WHAT NEEDS TO BE DONE - Count how many lines below include the string "registers", and give that number without anything else.

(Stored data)
::::::::::

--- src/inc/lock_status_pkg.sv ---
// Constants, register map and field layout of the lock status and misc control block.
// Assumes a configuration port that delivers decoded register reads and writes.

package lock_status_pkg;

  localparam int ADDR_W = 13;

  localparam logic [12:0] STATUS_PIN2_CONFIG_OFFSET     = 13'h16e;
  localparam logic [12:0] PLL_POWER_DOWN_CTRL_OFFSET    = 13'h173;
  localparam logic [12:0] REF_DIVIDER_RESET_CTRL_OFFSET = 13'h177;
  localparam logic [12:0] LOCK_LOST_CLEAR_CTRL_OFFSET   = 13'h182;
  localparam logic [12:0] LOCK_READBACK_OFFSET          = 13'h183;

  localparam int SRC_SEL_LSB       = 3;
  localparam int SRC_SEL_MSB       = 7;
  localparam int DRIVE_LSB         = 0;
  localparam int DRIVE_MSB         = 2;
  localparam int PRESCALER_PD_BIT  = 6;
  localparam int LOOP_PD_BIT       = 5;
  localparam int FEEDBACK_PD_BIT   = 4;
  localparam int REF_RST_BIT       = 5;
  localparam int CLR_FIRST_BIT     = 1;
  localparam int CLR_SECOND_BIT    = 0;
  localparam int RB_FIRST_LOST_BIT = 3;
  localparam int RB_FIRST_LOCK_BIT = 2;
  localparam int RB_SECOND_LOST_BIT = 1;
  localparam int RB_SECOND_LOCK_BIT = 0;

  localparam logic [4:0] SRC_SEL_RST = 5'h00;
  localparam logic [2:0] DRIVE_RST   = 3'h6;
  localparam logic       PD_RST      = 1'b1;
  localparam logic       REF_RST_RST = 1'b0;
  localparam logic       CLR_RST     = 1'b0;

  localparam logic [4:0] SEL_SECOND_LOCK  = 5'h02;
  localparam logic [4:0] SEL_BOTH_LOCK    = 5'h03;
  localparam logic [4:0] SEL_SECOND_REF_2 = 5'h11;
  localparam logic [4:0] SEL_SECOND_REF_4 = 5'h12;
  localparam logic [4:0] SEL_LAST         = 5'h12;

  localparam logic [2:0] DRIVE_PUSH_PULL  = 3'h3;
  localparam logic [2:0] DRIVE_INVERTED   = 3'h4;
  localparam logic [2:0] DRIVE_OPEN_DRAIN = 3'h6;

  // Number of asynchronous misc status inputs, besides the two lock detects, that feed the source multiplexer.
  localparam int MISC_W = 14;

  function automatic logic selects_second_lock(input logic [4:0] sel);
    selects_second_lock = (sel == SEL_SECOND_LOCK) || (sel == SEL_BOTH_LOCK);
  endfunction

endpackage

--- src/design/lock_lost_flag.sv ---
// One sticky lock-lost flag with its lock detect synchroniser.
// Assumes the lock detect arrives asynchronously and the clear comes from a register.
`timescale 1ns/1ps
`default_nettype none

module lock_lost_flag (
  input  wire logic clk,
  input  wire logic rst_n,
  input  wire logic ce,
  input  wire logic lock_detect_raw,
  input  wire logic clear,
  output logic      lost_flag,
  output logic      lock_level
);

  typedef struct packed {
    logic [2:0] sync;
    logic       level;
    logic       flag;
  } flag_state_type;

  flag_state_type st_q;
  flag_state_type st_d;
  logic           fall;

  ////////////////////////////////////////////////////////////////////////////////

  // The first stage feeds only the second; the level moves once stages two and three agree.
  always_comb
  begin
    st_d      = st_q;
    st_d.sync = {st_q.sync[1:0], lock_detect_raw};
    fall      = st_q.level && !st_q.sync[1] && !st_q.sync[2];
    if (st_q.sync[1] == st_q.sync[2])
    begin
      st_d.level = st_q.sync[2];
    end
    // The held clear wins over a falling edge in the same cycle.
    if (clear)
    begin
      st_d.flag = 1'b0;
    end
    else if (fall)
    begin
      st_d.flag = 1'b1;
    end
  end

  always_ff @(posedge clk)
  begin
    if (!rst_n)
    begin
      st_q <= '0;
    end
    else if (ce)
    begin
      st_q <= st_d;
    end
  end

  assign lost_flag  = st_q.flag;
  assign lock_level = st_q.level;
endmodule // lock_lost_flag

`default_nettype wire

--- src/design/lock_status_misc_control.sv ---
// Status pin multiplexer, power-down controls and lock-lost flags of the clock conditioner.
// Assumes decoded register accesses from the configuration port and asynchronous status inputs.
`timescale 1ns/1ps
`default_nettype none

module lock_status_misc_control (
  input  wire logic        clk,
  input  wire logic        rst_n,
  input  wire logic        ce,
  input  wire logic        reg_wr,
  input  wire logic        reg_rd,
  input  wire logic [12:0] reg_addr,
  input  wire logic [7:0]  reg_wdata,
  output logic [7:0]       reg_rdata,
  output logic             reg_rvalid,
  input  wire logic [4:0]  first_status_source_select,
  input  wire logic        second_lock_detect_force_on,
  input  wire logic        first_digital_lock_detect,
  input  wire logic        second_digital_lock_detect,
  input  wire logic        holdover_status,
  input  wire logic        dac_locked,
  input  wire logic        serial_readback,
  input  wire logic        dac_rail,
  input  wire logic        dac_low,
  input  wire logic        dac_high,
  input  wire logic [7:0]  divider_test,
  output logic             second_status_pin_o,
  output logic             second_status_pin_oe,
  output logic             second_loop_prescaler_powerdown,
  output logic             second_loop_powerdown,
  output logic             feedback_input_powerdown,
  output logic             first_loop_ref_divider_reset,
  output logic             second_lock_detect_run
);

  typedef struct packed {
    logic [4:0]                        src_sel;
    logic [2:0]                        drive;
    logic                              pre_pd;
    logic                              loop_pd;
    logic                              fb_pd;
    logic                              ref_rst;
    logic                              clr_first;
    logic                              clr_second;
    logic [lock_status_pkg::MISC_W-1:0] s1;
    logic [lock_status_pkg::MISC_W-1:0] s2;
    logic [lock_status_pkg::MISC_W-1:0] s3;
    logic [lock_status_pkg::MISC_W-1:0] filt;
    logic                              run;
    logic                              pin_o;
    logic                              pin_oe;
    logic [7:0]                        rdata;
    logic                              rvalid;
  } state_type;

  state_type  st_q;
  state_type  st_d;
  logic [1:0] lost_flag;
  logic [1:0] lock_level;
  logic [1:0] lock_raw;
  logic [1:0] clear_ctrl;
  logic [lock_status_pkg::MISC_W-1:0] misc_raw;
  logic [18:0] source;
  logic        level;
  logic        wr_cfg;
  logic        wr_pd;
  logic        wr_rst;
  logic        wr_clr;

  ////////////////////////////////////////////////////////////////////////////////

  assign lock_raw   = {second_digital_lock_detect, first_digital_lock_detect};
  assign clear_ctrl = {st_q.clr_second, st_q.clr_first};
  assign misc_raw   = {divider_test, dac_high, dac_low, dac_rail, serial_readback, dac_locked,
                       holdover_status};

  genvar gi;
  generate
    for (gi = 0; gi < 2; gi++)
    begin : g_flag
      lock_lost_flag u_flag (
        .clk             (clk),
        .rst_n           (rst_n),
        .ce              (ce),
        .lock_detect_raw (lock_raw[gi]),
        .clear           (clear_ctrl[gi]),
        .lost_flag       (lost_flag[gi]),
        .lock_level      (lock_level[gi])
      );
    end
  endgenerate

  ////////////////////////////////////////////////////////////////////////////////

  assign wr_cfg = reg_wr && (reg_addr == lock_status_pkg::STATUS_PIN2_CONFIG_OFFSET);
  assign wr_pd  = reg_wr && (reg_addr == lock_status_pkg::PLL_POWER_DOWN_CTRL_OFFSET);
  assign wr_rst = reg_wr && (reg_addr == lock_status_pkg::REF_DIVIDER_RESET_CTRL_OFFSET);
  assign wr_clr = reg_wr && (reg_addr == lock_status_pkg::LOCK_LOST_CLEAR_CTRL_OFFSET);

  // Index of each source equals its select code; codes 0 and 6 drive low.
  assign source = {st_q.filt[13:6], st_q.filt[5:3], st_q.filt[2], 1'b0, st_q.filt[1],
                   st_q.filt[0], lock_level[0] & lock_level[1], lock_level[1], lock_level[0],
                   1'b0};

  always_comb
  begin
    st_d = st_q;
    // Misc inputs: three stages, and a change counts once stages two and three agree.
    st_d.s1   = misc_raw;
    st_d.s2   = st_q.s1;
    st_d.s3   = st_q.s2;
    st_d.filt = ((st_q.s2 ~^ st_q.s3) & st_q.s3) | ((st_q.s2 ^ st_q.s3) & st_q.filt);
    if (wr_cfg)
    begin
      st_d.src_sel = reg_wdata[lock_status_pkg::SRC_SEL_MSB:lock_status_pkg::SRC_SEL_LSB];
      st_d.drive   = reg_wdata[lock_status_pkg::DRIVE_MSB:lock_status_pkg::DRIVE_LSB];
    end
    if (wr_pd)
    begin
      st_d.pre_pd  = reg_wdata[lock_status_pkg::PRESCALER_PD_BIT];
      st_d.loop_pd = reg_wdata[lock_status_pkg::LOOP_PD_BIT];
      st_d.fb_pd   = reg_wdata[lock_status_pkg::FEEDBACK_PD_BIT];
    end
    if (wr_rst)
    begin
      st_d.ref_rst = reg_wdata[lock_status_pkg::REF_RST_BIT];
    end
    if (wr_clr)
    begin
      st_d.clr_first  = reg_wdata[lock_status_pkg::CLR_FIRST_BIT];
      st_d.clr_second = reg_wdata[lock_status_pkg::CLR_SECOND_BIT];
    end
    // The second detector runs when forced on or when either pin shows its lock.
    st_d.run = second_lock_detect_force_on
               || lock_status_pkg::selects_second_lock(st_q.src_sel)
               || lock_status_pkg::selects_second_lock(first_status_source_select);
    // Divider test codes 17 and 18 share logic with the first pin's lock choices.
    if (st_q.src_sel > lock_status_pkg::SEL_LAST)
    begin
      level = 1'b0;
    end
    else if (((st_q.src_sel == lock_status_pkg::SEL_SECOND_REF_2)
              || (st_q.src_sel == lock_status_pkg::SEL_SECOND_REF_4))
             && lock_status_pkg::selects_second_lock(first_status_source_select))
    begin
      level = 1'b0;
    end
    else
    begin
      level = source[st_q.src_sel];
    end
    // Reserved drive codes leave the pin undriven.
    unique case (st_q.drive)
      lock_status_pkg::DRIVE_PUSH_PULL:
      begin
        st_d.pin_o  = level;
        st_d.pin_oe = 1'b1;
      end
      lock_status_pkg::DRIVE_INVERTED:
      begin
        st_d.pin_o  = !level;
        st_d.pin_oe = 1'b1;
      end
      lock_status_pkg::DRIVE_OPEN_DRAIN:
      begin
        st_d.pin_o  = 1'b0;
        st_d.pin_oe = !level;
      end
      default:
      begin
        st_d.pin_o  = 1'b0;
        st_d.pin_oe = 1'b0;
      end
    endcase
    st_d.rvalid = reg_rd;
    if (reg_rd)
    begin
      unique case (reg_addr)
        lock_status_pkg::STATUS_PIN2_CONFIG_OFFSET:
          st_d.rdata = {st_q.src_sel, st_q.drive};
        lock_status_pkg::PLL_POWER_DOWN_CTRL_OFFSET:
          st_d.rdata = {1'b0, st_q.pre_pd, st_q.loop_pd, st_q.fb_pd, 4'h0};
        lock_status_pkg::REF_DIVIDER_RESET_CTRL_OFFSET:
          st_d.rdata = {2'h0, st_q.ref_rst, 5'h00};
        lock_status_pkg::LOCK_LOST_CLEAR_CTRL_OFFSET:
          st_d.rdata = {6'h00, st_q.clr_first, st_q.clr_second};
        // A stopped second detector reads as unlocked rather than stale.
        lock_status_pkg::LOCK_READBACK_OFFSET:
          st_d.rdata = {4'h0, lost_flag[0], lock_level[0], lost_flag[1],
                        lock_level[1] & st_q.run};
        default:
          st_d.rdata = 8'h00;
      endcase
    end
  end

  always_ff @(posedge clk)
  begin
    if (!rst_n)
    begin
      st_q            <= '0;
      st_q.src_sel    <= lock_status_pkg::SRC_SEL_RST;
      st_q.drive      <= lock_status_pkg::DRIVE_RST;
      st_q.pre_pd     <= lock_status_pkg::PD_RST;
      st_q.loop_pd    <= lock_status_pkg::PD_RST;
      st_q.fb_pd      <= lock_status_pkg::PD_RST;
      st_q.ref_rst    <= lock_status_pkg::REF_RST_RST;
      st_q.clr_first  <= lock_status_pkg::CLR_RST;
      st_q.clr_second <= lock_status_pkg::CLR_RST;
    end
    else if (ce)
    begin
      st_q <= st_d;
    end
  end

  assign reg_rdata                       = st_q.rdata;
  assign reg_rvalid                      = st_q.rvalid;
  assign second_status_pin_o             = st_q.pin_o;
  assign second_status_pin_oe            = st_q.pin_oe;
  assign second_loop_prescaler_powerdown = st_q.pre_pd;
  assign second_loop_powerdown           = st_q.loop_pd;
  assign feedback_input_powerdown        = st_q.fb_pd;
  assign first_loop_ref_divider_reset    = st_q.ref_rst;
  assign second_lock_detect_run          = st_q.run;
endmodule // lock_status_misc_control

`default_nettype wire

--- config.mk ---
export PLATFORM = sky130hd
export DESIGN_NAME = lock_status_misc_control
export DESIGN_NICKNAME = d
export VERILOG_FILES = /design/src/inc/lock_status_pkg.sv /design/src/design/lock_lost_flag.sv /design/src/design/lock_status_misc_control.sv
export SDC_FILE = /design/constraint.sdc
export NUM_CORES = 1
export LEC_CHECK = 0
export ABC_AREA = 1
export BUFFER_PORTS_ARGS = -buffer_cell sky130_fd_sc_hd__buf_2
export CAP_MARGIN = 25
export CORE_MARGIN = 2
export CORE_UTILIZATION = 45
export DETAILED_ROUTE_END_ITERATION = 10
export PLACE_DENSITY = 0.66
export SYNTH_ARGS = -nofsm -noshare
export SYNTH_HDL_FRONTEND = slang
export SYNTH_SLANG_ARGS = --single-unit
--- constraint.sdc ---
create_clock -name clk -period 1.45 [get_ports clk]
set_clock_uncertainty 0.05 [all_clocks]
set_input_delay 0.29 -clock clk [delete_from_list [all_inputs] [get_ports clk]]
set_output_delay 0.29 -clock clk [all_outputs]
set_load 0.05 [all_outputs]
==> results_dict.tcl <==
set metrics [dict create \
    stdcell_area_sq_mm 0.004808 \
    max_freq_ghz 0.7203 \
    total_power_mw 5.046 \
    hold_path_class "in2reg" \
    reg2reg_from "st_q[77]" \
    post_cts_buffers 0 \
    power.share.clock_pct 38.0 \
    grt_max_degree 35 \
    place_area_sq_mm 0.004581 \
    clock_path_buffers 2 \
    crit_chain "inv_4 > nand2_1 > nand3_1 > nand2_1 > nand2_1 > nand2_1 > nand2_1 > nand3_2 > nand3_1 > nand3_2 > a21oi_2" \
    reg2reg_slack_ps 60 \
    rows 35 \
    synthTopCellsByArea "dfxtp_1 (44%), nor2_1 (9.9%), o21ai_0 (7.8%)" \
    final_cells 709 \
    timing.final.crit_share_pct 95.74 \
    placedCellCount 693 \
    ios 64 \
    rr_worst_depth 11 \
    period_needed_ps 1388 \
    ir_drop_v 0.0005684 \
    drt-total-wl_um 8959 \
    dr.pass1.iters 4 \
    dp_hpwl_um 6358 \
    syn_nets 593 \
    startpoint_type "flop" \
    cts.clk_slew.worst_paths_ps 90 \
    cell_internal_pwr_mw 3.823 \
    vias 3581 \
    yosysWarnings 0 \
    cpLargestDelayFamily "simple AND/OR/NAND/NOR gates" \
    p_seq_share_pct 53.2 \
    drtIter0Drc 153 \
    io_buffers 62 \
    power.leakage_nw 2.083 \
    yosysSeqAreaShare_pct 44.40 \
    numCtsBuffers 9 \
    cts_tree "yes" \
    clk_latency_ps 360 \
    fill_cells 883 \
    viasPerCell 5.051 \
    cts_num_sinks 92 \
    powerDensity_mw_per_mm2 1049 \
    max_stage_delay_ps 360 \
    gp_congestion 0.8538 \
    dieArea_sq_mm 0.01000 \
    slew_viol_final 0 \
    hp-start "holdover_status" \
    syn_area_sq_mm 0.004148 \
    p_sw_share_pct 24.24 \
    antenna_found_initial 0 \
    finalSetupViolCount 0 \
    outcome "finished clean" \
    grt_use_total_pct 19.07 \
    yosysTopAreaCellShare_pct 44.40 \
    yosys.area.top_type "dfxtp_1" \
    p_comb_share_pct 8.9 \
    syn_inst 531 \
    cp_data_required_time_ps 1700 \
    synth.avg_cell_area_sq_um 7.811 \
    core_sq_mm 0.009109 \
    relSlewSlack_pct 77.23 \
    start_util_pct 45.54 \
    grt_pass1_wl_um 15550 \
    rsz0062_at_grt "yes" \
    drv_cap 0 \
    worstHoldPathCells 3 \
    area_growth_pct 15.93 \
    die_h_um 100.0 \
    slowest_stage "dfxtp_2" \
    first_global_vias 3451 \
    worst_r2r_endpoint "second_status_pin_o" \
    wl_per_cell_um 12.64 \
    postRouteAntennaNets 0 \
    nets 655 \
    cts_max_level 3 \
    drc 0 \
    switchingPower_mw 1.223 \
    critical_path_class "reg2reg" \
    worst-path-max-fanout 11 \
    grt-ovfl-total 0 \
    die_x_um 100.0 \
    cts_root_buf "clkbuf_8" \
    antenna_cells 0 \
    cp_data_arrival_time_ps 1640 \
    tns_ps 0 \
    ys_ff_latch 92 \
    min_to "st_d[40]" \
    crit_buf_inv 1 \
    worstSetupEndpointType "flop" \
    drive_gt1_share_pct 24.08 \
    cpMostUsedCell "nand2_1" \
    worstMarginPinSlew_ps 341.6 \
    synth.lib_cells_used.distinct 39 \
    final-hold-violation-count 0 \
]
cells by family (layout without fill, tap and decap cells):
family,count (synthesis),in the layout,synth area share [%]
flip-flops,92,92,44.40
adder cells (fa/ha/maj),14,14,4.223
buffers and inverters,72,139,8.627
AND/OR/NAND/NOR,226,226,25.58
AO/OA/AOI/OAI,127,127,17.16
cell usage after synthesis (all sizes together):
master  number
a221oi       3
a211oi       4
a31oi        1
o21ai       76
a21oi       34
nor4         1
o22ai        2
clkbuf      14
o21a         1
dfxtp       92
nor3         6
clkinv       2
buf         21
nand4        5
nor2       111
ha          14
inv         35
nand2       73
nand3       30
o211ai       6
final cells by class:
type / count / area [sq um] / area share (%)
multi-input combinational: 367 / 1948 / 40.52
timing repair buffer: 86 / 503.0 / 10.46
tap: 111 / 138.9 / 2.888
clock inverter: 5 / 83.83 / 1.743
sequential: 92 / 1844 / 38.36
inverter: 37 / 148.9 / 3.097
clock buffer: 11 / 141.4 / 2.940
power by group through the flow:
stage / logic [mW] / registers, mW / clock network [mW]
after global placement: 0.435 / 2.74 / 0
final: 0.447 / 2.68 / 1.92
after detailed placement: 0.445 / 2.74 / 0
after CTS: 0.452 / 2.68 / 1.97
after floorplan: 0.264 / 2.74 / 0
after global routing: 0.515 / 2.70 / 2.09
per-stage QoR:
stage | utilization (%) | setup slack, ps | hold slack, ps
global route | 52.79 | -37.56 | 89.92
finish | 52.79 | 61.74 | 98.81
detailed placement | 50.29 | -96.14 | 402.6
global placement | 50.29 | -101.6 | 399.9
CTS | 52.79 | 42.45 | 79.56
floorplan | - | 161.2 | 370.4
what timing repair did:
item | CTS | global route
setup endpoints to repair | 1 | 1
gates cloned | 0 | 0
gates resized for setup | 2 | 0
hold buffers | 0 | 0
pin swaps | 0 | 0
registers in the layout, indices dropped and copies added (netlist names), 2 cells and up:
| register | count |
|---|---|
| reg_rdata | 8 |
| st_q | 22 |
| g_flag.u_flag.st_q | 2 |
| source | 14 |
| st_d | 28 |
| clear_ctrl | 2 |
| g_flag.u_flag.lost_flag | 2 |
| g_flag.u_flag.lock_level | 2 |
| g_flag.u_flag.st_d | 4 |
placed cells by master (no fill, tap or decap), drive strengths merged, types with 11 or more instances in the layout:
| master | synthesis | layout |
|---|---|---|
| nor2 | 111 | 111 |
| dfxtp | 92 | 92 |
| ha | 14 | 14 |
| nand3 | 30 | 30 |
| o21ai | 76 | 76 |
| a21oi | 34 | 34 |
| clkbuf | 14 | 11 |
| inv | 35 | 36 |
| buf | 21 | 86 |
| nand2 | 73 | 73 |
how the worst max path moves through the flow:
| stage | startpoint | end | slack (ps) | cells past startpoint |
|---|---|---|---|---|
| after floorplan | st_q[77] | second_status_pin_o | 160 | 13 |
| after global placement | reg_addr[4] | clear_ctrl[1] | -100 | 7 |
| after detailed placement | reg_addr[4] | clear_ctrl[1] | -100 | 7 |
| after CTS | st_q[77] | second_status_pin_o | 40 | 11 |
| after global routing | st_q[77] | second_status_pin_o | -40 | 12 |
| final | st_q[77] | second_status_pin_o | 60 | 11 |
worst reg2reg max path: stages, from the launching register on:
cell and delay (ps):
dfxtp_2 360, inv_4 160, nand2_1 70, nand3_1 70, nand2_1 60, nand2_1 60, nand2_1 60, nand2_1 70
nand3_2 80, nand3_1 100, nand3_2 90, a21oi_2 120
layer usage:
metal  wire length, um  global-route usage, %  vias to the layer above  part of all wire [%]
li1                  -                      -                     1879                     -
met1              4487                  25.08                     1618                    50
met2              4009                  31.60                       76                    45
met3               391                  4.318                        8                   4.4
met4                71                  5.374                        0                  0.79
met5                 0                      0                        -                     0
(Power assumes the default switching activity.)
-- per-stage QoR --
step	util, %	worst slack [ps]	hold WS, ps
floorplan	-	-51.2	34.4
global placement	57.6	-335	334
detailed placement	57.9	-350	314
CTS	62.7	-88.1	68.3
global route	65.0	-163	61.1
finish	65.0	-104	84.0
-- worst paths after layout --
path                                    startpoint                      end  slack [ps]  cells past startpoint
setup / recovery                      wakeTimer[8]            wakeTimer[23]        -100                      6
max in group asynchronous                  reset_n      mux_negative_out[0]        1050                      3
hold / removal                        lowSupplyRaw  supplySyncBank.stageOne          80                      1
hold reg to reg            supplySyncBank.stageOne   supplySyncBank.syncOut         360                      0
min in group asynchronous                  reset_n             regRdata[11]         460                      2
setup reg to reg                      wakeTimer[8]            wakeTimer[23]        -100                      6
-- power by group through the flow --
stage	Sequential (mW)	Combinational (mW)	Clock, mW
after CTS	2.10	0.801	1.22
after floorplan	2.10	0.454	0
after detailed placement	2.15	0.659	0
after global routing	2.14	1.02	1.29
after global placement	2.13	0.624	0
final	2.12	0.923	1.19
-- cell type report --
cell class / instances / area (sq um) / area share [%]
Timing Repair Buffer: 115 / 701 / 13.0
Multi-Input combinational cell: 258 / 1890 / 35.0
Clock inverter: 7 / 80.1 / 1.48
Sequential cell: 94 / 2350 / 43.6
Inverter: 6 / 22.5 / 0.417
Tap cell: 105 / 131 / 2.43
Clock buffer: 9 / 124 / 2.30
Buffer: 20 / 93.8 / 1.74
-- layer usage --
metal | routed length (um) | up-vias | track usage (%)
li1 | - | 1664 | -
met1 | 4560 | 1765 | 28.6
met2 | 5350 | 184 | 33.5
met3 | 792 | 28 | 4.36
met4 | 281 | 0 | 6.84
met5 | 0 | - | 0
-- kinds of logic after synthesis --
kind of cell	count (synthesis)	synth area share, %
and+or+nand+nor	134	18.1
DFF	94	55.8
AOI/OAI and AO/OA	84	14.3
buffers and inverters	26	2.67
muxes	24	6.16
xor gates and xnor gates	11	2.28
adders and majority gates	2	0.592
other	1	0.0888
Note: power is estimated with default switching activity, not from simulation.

::::::::::

ANSWER TO THIS TASK - 2